What You Need To Know

  • Yang says he found the comedian's remark to be "plainly inappropriate"

  • Woman surrogates of Scott Stringer accused him of laughing at misogyny

  • Maya Wiley and allies say the appearance reinforces abusive behavior

The tech entrepreneur was forced to explain a video clip in which a comedian asks a crude question about his sexual preferences.

“He choke b---h, Andrew Yang? He choke b---h?” Lawrence Reese is heard asking the candidate in a video posted to social media as Yang turns away laughing.

Yang was asked Thursday why he is seen laughing.

“You’re trying to be friendly to someone and then you’re shocked and surprised that all of a sudden, it goes in that direction," he said. "So I reacted to end the interaction as quickly as possible.”

He stressed that he believes the remark to be "plainly inappropriate."

But opponents in the Democratic primary pounced.

Women supporters of City Comptroller Scott Stringer, including State Senator Alessandra Biaggi, said in a statement: “Language like this perpetuates real violence against women. And laughing at it is the latest in a long list of troubling evidence about Yang's character that follows countless reports of toxic masculinity, misogyny, and bro-culture.”

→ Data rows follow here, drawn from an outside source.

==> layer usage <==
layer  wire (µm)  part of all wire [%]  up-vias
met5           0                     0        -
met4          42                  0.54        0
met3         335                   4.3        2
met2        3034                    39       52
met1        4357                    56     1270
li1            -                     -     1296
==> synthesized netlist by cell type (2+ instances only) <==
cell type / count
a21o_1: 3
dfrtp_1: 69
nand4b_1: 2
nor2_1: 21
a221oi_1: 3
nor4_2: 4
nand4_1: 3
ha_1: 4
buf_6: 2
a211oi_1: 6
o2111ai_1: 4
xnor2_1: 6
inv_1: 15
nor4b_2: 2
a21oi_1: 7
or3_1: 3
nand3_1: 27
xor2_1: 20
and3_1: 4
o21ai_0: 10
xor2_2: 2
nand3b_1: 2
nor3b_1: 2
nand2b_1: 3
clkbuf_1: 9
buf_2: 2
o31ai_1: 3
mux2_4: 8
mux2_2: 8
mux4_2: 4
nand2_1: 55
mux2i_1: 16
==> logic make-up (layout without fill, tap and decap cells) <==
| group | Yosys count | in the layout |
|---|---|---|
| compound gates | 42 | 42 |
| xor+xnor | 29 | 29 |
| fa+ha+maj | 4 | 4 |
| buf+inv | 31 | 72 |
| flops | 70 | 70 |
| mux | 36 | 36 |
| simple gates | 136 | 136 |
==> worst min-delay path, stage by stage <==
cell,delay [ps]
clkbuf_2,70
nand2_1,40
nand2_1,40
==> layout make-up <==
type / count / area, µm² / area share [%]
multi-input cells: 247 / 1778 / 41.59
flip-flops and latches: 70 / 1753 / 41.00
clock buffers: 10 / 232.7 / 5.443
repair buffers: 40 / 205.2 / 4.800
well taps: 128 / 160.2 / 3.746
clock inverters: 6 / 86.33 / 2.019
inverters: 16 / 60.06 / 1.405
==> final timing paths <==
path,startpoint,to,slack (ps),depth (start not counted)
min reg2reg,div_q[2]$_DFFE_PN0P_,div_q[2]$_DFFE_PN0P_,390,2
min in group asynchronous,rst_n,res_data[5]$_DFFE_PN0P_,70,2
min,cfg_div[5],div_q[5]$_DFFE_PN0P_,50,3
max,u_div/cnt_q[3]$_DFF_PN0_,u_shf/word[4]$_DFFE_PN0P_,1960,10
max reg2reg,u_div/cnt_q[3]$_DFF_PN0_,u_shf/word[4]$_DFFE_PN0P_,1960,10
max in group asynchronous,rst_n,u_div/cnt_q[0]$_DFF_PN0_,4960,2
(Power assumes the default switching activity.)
## src/rtl/swdiv_pkg.sv

```systemverilog
// Shared constants for the pulse-swallow divider.
// Assumes: main counter wider than swallow counter.
package swdiv_pkg;
    localparam int SWD_NW   = 11;   // main counter width
    localparam int SWD_AW   = 7;    // swallow counter width
    localparam int SWD_M_LO = 64;   // base modulus when select is 0
    localparam int SWD_M_HI = 128;  // base modulus when select is 1
    localparam int SWD_NMIN = 3;    // smallest legal main ratio
endpackage

```

## src/rtl/swd_prescaler.sv

```systemverilog
// Dual-modulus prescaler model: counts input cycles and emits a tick at the end
// of each prescaler cycle, which lasts base or base+1 cycles depending on mod_hi.
// Assumes: mod_hi changes only in the cycle after a tick or a restart.
module swd_prescaler #(
    parameter int M_LO = swdiv_pkg::SWD_M_LO,
    parameter int M_HI = swdiv_pkg::SWD_M_HI,
    localparam int CW  = $clog2(M_HI + 1)
) (
    input  logic clk,
    input  logic rst_n,
    input  logic en,
    input  logic restart,
    input  logic sel_hi,
    input  logic mod_hi,
    output logic tick
);
    logic [CW-1:0] pre_cnt;
    logic [CW-1:0] term;

    // Last count value of the current prescaler cycle.
    always_comb begin
        term = (sel_hi ? CW'(M_HI - 1) : CW'(M_LO - 1)) + CW'(mod_hi);
        tick = en && (pre_cnt == term);
    end

    // Input-cycle counter, wraps at the end of each prescaler cycle.
    always_ff @(posedge clk) begin
        if (!rst_n)       pre_cnt <= '0;
        else if (restart) pre_cnt <= '0;
        else if (tick)    pre_cnt <= '0;
        else if (en)      pre_cnt <= pre_cnt + CW'(1);
    end

    // modulus control must hold steady inside a prescaler cycle
    a_r5_mod_stable: assert property (@(posedge clk) disable iff (!rst_n)
        (en && !restart && !tick) |=> $stable(mod_hi));
endmodule

```

## src/rtl/swd_swallow.sv

```systemverilog
// Swallow counter: loaded with A at each period start, counts down on prescaler
// ticks, and asks for the +1 modulus while it is non-zero.
// Assumes: load covers both period end and external clear.
module swd_swallow #(
    parameter int AW = swdiv_pkg::SWD_AW
) (
    input  logic          clk,
    input  logic          rst_n,
    input  logic          load,
    input  logic          tick,
    input  logic [AW-1:0] a_in,
    output logic          mod_hi
);
    logic [AW-1:0] sw_rem;

    // Remaining prescaler cycles that still divide by base+1.
    always_ff @(posedge clk) begin
        if (!rst_n)                     sw_rem <= a_in;
        else if (load)                  sw_rem <= a_in;
        else if (tick && sw_rem != '0)  sw_rem <= sw_rem - AW'(1);
    end

    // Modulus control toward the prescaler.
    always_comb mod_hi = (sw_rem != '0);

    // the +1 request only ends at a prescaler tick or a reload
    a_r5_swallow_ends_on_tick: assert property (@(posedge clk) disable iff (!rst_n)
        $fell(mod_hi) |-> $past(tick || load));
endmodule

```

## src/rtl/swd_main.sv

```systemverilog
// Main counter: loaded with N at each period start, counts prescaler ticks and
// flags the tick that completes the period.
// Assumes: N below 2 is illegal; such values end the period after one tick.
module swd_main #(
    parameter int NW = swdiv_pkg::SWD_NW
) (
    input  logic          clk,
    input  logic          rst_n,
    input  logic          load,
    input  logic          tick,
    input  logic [NW-1:0] n_in,
    output logic          period_end
);
    logic [NW-1:0] main_rem;

    // Final tick of the period.
    always_comb period_end = tick && (main_rem <= NW'(1));

    // Remaining prescaler cycles in this period.
    always_ff @(posedge clk) begin
        if (!rst_n)     main_rem <= n_in;
        else if (load)  main_rem <= n_in;
        else if (tick)  main_rem <= main_rem - NW'(1);
    end
endmodule

```

## src/rtl/swd_cfg.sv

```systemverilog
// Boundary-latched modulus select plus sticky legality flag for loaded ratios.
// Assumes: NW > AW so A can be compared against N after zero extension.
module swd_cfg #(
    parameter int NW   = swdiv_pkg::SWD_NW,
    parameter int AW   = swdiv_pkg::SWD_AW,
    parameter int NMIN = swdiv_pkg::SWD_NMIN
) (
    input  logic          clk,
    input  logic          rst_n,
    input  logic          load,
    input  logic          sel_in,
    input  logic [NW-1:0] n_in,
    input  logic [AW-1:0] a_in,
    output logic          sel_q,
    output logic          err_q
);
    logic bad_cfg;

    // Illegal ratio: N too small or swallow count not below N.
    always_comb bad_cfg = (n_in < NW'(NMIN)) || ({{(NW-AW){1'b0}}, a_in} >= n_in);

    // Modulus select held for the whole period.
    always_ff @(posedge clk) begin
        if (!rst_n)     sel_q <= sel_in;
        else if (load)  sel_q <= sel_in;
    end

    // Sticky error, cleared only by reset.
    always_ff @(posedge clk) begin
        if (!rst_n)                err_q <= 1'b0;
        else if (load && bad_cfg)  err_q <= 1'b1;
    end
endmodule

```

## src/rtl/swallow_divider.sv

```systemverilog
// Pulse-swallow divider top: prescaler, swallow and main counters, and config
// latch. Emits one registered pulse per M*N+A enabled input cycles.
// Assumes: inputs synchronous to clk; ratios sampled only at loads.
module swallow_divider #(
    parameter int NW   = swdiv_pkg::SWD_NW,
    parameter int AW   = swdiv_pkg::SWD_AW,
    parameter int M_LO = swdiv_pkg::SWD_M_LO,
    parameter int M_HI = swdiv_pkg::SWD_M_HI
) (
    input  logic          clk,
    input  logic          rst_n,
    input  logic          en,
    input  logic          cnt_clr,
    input  logic          mod_sel,
    input  logic [NW-1:0] n_val,
    input  logic [AW-1:0] a_val,
    output logic          div_pulse,
    output logic          cfg_err
);
    logic tick;
    logic mod_hi;
    logic period_end;
    logic load;
    logic sel_q;

    // Counters reload at a period boundary or on an external clear.
    always_comb load = cnt_clr || period_end;

    swd_prescaler #(.M_LO(M_LO), .M_HI(M_HI)) u_pre (
        .clk(clk), .rst_n(rst_n), .en(en), .restart(cnt_clr),
        .sel_hi(sel_q), .mod_hi(mod_hi), .tick(tick)
    );

    swd_swallow #(.AW(AW)) u_swl (
        .clk(clk), .rst_n(rst_n), .load(load), .tick(tick),
        .a_in(a_val), .mod_hi(mod_hi)
    );

    swd_main #(.NW(NW)) u_main (
        .clk(clk), .rst_n(rst_n), .load(load), .tick(tick),
        .n_in(n_val), .period_end(period_end)
    );

    swd_cfg #(.NW(NW), .AW(AW)) u_cfg (
        .clk(clk), .rst_n(rst_n), .load(load), .sel_in(mod_sel),
        .n_in(n_val), .a_in(a_val), .sel_q(sel_q), .err_q(cfg_err)
    );

    // Registered output pulse, one cycle after the completing edge.
    always_ff @(posedge clk) begin
        if (!rst_n)       div_pulse <= 1'b0;
        else if (cnt_clr) div_pulse <= 1'b0;
        else              div_pulse <= period_end;
    end

    // pulse never lasts two cycles
    a_r3_single_pulse: assert property (@(posedge clk) disable iff (!rst_n)
        div_pulse |=> !div_pulse);
    // no pulse follows a disabled cycle
    a_r6_hold_quiet: assert property (@(posedge clk) disable iff (!rst_n)
        (!en && !cnt_clr) |=> !div_pulse);
    // clear suppresses the pulse
    a_r7_clr_quiet: assert property (@(posedge clk) disable iff (!rst_n)
        cnt_clr |=> !div_pulse);
    // error flag is sticky
    a_r8_err_sticky: assert property (@(posedge clk) disable iff (!rst_n)
        cfg_err |=> cfg_err);
endmodule

```

## config.mk

```make
export PLATFORM = sky130hd
export DESIGN_NAME = swallow_divider
export DESIGN_NICKNAME = d
export VERILOG_FILES = /design/src/rtl/swdiv_pkg.sv /design/src/rtl/swd_prescaler.sv /design/src/rtl/swd_swallow.sv /design/src/rtl/swd_main.sv /design/src/rtl/swd_cfg.sv /design/src/rtl/swallow_divider.sv
export SDC_FILE = /design/constraint.sdc
export NUM_CORES = 1
export LEC_CHECK = 0
export ABC_CLOCK_PERIOD_IN_PS = 3500
export CAP_MARGIN = 15
export CORE_UTILIZATION = 50
export DETAILED_ROUTE_END_ITERATION = 10
export DONT_BUFFER_PORTS = 1
export HOLD_SLACK_MARGIN = 0.12
export SYNTH_ARGS = -nofsm -noshare
export SYNTH_HDL_FRONTEND = slang
export SYNTH_SLANG_ARGS = --single-unit
```

## constraint.sdc

```tcl
create_clock -name clk -period 3.5 [get_ports clk]
set_input_delay 1.05 -clock clk [delete_from_list [all_inputs] [get_ports clk]]
set_output_delay 1.05 -clock clk [all_outputs]
set_load 0.1 [all_outputs]
```

==> run summary, run 1 <==
Worst slew margin - 33.5%
largest net degree at the start of global routing - 20
final wirelength - 3210 µm
worst-path cell chain - inv_1 -> ha_1 -> nor3b_4 -> nand3b_2 -> ha_1 -> xnor2_1 -> nand3_1 -> nor2_1 -> a21oi_2 -> buf_4 -> mux2_4
Place WS - 0.347 ns
worst hold slack - 0.557 ns
Die W - 62.4 µm
remaining global-route overflow - 0
TritonCTS clock tree - built
worst hold path endpoint - u_pre.pre_cnt[7]$_SDFFE_PP0P_
Finished Cell Area - 1940 µm²
wire length of the first global-routing pass - 5420 µm
worst r2r src - u_swl.sw_rem[0]$_DFFE_PP_
Sink Count - 29
multi-input logic area - 972 µm²
DP Wirelength - 2560 µm
slowest cell on the critical path - a21oi_2
Die Y - 62.4 µm
Max Cap Viol - 0
die area - 3890 µm²
Synth area leader - edfxtp_1
reg2reg setup slack - 0.35 ns
Slew Viols, Final - 0
TritonRoute pass-1 iters - 4
CTS Hold Bufs - 0
final core occ - 56.9%
Antenna Nets Post-Route - 0
synth unique cells - 36
Setup Skew - 0.00916 ns
WP data required - 3.59 ns
synthesized net count - 204
Main synth FF type - edfxtp_1
top cell type's share of synthesized area - 31.3%
DR vias - 1178
final worst slack - 0.348 ns
vias in the first global route - 1179
IO Port Bufs - 0
Crit path largest cell delay - 0.51 ns
n_diodes - 0
final hold vios - 0
H-tree levels - 2
Synth Instances - 169
FP Rows - 21
crit path kind - flip-flop to flip-flop
Bufs on Longest Clock Path - 2
setup TNS - 0 ns
RePlAce Congestion - 0.869
Num CTS Buffers - 5
R2R depth - 11
number of antenna violations at the first check in global routing - 0
fin crit period - 3.15 ns
Lkg Pwr - 0.000783 µW
# DRC - 0
Worst path most repeated cell - ha_1
Startpoint Class - flip-flop
Placement Cell Area - 1860 µm²
Vias/cell - 5.35
Register Area - 771 µm²
hold path depth - 2
Final Net Count - 208
Resize count post-CTS - 0
CP arrival - 3.24 ns
Syn-to-layout area delta - 6.52%
Clk Latency, worst-skew pair - 0.33 ns
Fill cells - 316
number of synthesized flops with an enable pin - 19
Worst-Margin Slew - 0.996 ns
Crit. End Element - flip-flop
RSZ-0062 raised after global routing - no
Starting Density - 53.4%
Hold Path Origin - u_pre.pre_cnt[7]$_SDFFE_PP0P_
Core Region - 3420 µm²
Mean Syn Cell Area - 10.8 µm²
synthesized cell area - 1820 µm²
register area share after synthesis - 42.2%
Worst-path clk slew - 0.09 ns
Yosys reg bits - 29
yosys warns - 0
Clk Tree Root Cell - clkbuf_4
cell family with most CP delay - simple AND/OR/NAND/NOR gates
Setup violations, final - 0
commonest non-fill, non-tap cells in the layout - nor2_1 (19), edfxtp_1 (19), inv_1 (15)
Setup Fix Bufs, Post-CTS - 0
Crit Path Max Fanout - 11
initial drt markers - 27
ys async rst share - 0%
synth top area cells - edfxtp_1 (31%), dfxtp_1 (11%), ha_1 (8.2%)
RR Endpoint - u_main.main_rem[0]$_DFFE_PP_
period utilization - 90.0%
routed len/inst - 14.6 µm
Global Route Usage Sum - 18.1%
run status - complete, no violations
worst vdd ir - 0.235 mV
share of layout cells above drive strength 1 - 13.2%
Cell Pwr Density - 418 nW/µm²
fmax - 317 MHz
HP Class - flip-flop to flip-flop
WP buf/inv - 2
I/O pins - 25
-- worst register-to-register path, delay by kind of cell (launching register included) --
kind | cells | cell delay, ns
mux | 1 | 0.32
flops | 1 | 0.41
buf+inv | 2 | 0.43
fa+ha+maj | 2 | 0.50
compound gates | 1 | 0.51
simple gates | 4 | 0.60
xor+xnor | 1 | 0.14
-- state kept, by name (all words and copies together) (netlist names) --
register / count
u_pre.pre_cnt: 8
u_main.main_rem: 11
u_swl.sw_rem: 7
u_cfg.sel_q: 1
u_cfg.err_q: 1
div_pulse: 1
-- synth_stat cells (3+ instances only) --
master,count
edfxtp_1,19
a21oi_1,4
dfxtp_1,10
nor3_1,3
ha_1,12
nand3_1,3
nand2_1,10
nand2b_1,3
mux2i_1,9
nor2_1,19
xnor2_1,12
nor4_1,4
inv_1,15
nand4_1,3
mux2_4,10
xor2_1,9
-- worst max path at each step --
stage	from	endpoint	slack, ns	cells past startpoint
after floorplan	u_swl.sw_rem[0]$_DFFE_PP_	u_swl.sw_rem[0]$_DFFE_PP_	0.84	11
after global placement	u_swl.sw_rem[0]$_DFFE_PP_	u_main.main_rem[7]$_DFFE_PP_	0.47	11
after detailed placement	u_swl.sw_rem[0]$_DFFE_PP_	u_main.main_rem[7]$_DFFE_PP_	0.35	11
after CTS	u_swl.sw_rem[0]$_DFFE_PP_	u_main.main_rem[7]$_DFFE_PP_	0.33	11
after global routing	u_swl.sw_rem[0]$_DFFE_PP_	u_swl.sw_rem[1]$_DFFE_PP_	0.06	10
final	u_swl.sw_rem[0]$_DFFE_PP_	u_main.main_rem[0]$_DFFE_PP_	0.35	11
-- layer usage --
metal  wire, µm  up-vias  part of all wire [%]  global-route usage (%)
met5          0        -                     0                       0
met2       1580       12                    49                    29.6
met4         46        0                   1.4                    6.10
met3         79        6                   2.5                    4.93
li1           -      603                     -                       -
met1       1510      557                    47                    22.9
-- stage by stage --
step                      total power, µW  instances
final                                 812        220
after global routing                  853        220
after CTS                             820        220
after detailed placement              552        212
after global placement                547        212
after floorplan                       528        169
-- layout make-up --
class,instances,share of cell area (%)
multi-input cells,121,50.0
flip-flops and latches,29,39.7
well taps,46,2.96
inverters,15,2.90
clock inverters,3,2.12
clock buffers,5,1.93
repair buffers,1,0.386
-- cells by family after synthesis --
kind of cell             after synthesis  share of synthesized area [%]
XOR/XNOR                              21                           10.1
buffers and inverters                 19                           4.46
multiplexers                          20                           13.9
flip-flops                            29                           42.2
AND/OR/NAND/NOR                       54                           15.7
AO/OA/AOI/OAI                         14                           5.35
adder cells (fa/ha/maj)               12                           8.23
-- report_power, final --
part	internal [µW]	total, µW	switching, µW
combinational	62.6	119	56.4
clock	148	268	120
sequential	398	425	27.1
(Power assumes the default switching activity.)
==> inputs of run 2 (changes only) <==
--- a/config.mk
+++ b/config.mk
@@ -5,12 +5,13 @@
 export SDC_FILE = /design/constraint.sdc
 export NUM_CORES = 1
 export LEC_CHECK = 0
-export ABC_CLOCK_PERIOD_IN_PS = 3500
+export ABC_CLOCK_PERIOD_IN_PS = 3200
 export CAP_MARGIN = 15
 export CORE_UTILIZATION = 50
 export DETAILED_ROUTE_END_ITERATION = 10
 export DONT_BUFFER_PORTS = 1
 export HOLD_SLACK_MARGIN = 0.12
+export SLEW_MARGIN = 20
 export SYNTH_ARGS = -nofsm -noshare
 export SYNTH_HDL_FRONTEND = slang
 export SYNTH_SLANG_ARGS = --single-unit
==> constraint.sdc (replaced) <==
create_clock -name clk -period 3.2 [get_ports clk]
set_input_delay 0.96 -clock clk [delete_from_list [all_inputs] [get_ports clk]]
set_output_delay 0.96 -clock clk [all_outputs]
set_load 0.1 [all_outputs]
==> run summary, run 2 (synthesized netlist as in run 1, its figures left out) <==
run status - complete, no violations (unchanged)
wire length of the first global-routing pass - 5640 µm (was 5420 µm)
FP Rows - 21 (unchanged)
HP Class - flip-flop to flip-flop (unchanged)
Switch Pwr - 215 µW (was 204 µW)
Max Cap Viol - 0 (unchanged)
fmax - 345 MHz (was 317 MHz)
Crit Path Max Fanout - 7 (was 11)
share of layout cells above drive strength 1 - 14.1% (was 13.2%)
final hold vios - 0 (unchanged)
IO Port Bufs - 0 (unchanged)
max reg flops - 11 (unchanged)
Fill cells - 303 (was 316)
Setup Skew - 0.0148 ns (was 0.00916 ns)
Core Region - 3420 µm² (unchanged)
power share of the sequential group - 52.6% (was 52.3%)
Clk Tree Root Cell - clkbuf_4 (unchanged)
Worst-Margin Slew - 0.983 ns (was 0.996 ns)
Worst slew margin - 33.8% (was 33.5%)
clock power share - 32.7% (was 33.0%)
Worst-path clk slew - 0.08 ns (was 0.09 ns)
period utilization - 90.5% (was 90.0%)
Die W - 62.4 µm (unchanged)
RSZ-0062 raised after global routing - no (unchanged)
fin crit period - 2.89 ns (was 3.15 ns)
hold path depth - 2 (unchanged)
H-tree levels - 2 (unchanged)
die area - 3890 µm² (unchanged)
Cell Pwr Density - 450 nW/µm² (was 418 nW/µm²)
crit path kind - flip-flop to flip-flop (unchanged)
Startpoint Class - flip-flop (unchanged)
largest register by flop count - u_main.main_rem (unchanged)
Num CTS Buffers - 5 (unchanged)
Lkg Pwr - 0.000799 µW (was 0.000783 µW)
WP data required - 3.14 ns (was 3.59 ns)
Die Y - 62.4 µm (unchanged)
Placement Cell Area - 1890 µm² (was 1860 µm²)
largest net degree at the start of global routing - 16 (was 20)
Setup Fix Bufs, Post-CTS - 0 (unchanged)
Bufs on Longest Clock Path - 2 (unchanged)
# DRC - 0 (unchanged)
RePlAce Congestion - 0.875 (was 0.869)
Finished Cell Area - 1960 µm² (was 1940 µm²)
R2R depth - 8 (was 11)
Crit. End Element - flip-flop (unchanged)
Hold Path Origin - u_pre.pre_cnt[7]$_SDFFE_PP0P_ (unchanged)
Clk Latency, worst-skew pair - 0.33 ns (about the same)
internal power - 668 µW (was 608 µW)
TritonRoute pass-1 iters - 4 (unchanged)
CTS Hold Bufs - 0 (unchanged)
TritonCTS clock tree - built (unchanged)
remaining global-route overflow - 0 (unchanged)
CP arrival - 2.84 ns (was 3.24 ns)
commonest non-fill, non-tap cells in the layout - nor2_1 (19), edfxtp_1 (19), inv_1 (15) (unchanged)
vias in the first global route - 1225 (was 1179)
DR vias - 1200 (was 1178)
Final Net Count - 211 (was 208)
final wirelength - 3200 µm (was 3210 µm)
Resize count post-CTS - 0 (unchanged)
n_diodes - 0 (unchanged)
I/O pins - 25 (unchanged)
Sw Ratio - 24.4% (was 25.1%)
setup TNS - 0 ns (unchanged)
Slew Viols, Final - 0 (unchanged)
routed len/inst - 14.4 µm (was 14.6 µm)
Antenna Nets Post-Route - 0 (unchanged)
biggest regs - u_main.main_rem x11, u_pre.pre_cnt x8, u_swl.sw_rem x7 (unchanged)
worst r2r src - u_swl.sw_rem[0]$_DFFE_PP_ (unchanged)
Vias/cell - 5.38 (was 5.35)
number of antenna violations at the first check in global routing - 0 (unchanged)
Starting Density - 53.4% (unchanged)
DP Wirelength - 2530 µm (was 2560 µm)
critical path launch point - u_swl.sw_rem[0]$_DFFE_PP_ (unchanged)
Setup violations, final - 0 (unchanged)
initial drt markers - 38 (was 27)
Comb power frac - 14.7% (about the same)
final core occ - 57.4% (was 56.9%)
worst vdd ir - 0.238 mV (was 0.235 mV)
Syn-to-layout area delta - 7.54% (was 6.52%)
Sink Count - 29 (unchanged)
Power Total - 883 µW (was 812 µW)
Global Route Usage Sum - 18.9% (was 18.1%)
-- run 2: cell type report --
class / count / area, µm² / area share [%]
multi-input combinational: 121 / 972 / 49.6
sequential: 29 / 771 / 39.3
tap: 46 / 57.6 / 2.93
inverter: 15 / 56.3 / 2.87
clock buffer: 6 / 41.3 / 2.10
clock inverter: 2 / 33.8 / 1.72
timing repair buffer: 4 / 30.0 / 1.53
-- run 2: worst max-delay path: stages (launching register included) --
cell and delay [ns]:
edfxtp_1 0.41, inv_1 0.07, ha_1 0.18, nor3b_4 0.26, nand3b_2 0.17, ha_1 0.32, xnor2_1 0.21, nand3_1 0.12
o21ai_0 0.78
-- run 2: metrics by stage --
step                      cells  setup WS, ns  hold WS (ns)
after detailed placement    215         0.282         0.538
after floorplan             169         0.536         0.504
after global routing        223        0.0603         0.588
after global placement      215         0.439         0.543
final                       223         0.305         0.558
after CTS                   223         0.295         0.563
-- run 2: power groups by stage --
stage	Combinational [µW]	Clock [µW]	Sequential, µW
2_1_floorplan	111	0	466
3_3_place_gp	128	0	471
3_5_place_dp	130	0	472
4_1_cts	131	297	464
5_1_grt	149	316	470
6_report	130	289	464
-- run 2: routing by layer --
layer	wire length [µm]	track usage, %	share of wire (%)
met4	108	10.2	3.4
met2	1570	30.4	49
met5	0	0	0
met3	90	5.29	2.8
met1	1430	22.7	45
-- run 2: worst paths after layout --
check	slack, ns	end
setup / recovery	0.31	u_swl.sw_rem[6]$_DFFE_PP_
hold / removal	0.56	u_pre.pre_cnt[7]$_SDFFE_PP0P_
setup reg to reg	0.31	u_swl.sw_rem[6]$_DFFE_PP_
hold reg to reg	0.56	u_pre.pre_cnt[7]$_SDFFE_PP0P_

Former MSNBC legal analyst Maya Wiley called a press conference with surrogates and survivors of sexual violence to condemn him.

She also told NY1 earlier, “It is not funny, we do not laugh, and we do not turn out backs and walk away. That simply enables and reinforces abusive behavior and we need a mayor that’s going to stand up and say, No. Heck no.” 

Yang additionally fended off an attack by Adams campaign, which blasted him for focusing on double-parking when some communities are plagued with violent crime.

“Maybe parking is the big crime problem in New Paltz, but not in New York,” Adams spokeswoman Madia Coleman said, referencing Yang’s upstate residence.

Yang responded, though not with a personal attack.

“I think about what’s happening to families in New York all the time, particularly the victims of violent crimes, which unfortunately have risen in this city," he said, adding, “I think New Yorkers sense that we have the capacity to do multiple things as once.”

There’s been limited polling thus far in the mayoral race, but at this stage, Yang and Adams are the frontrunners.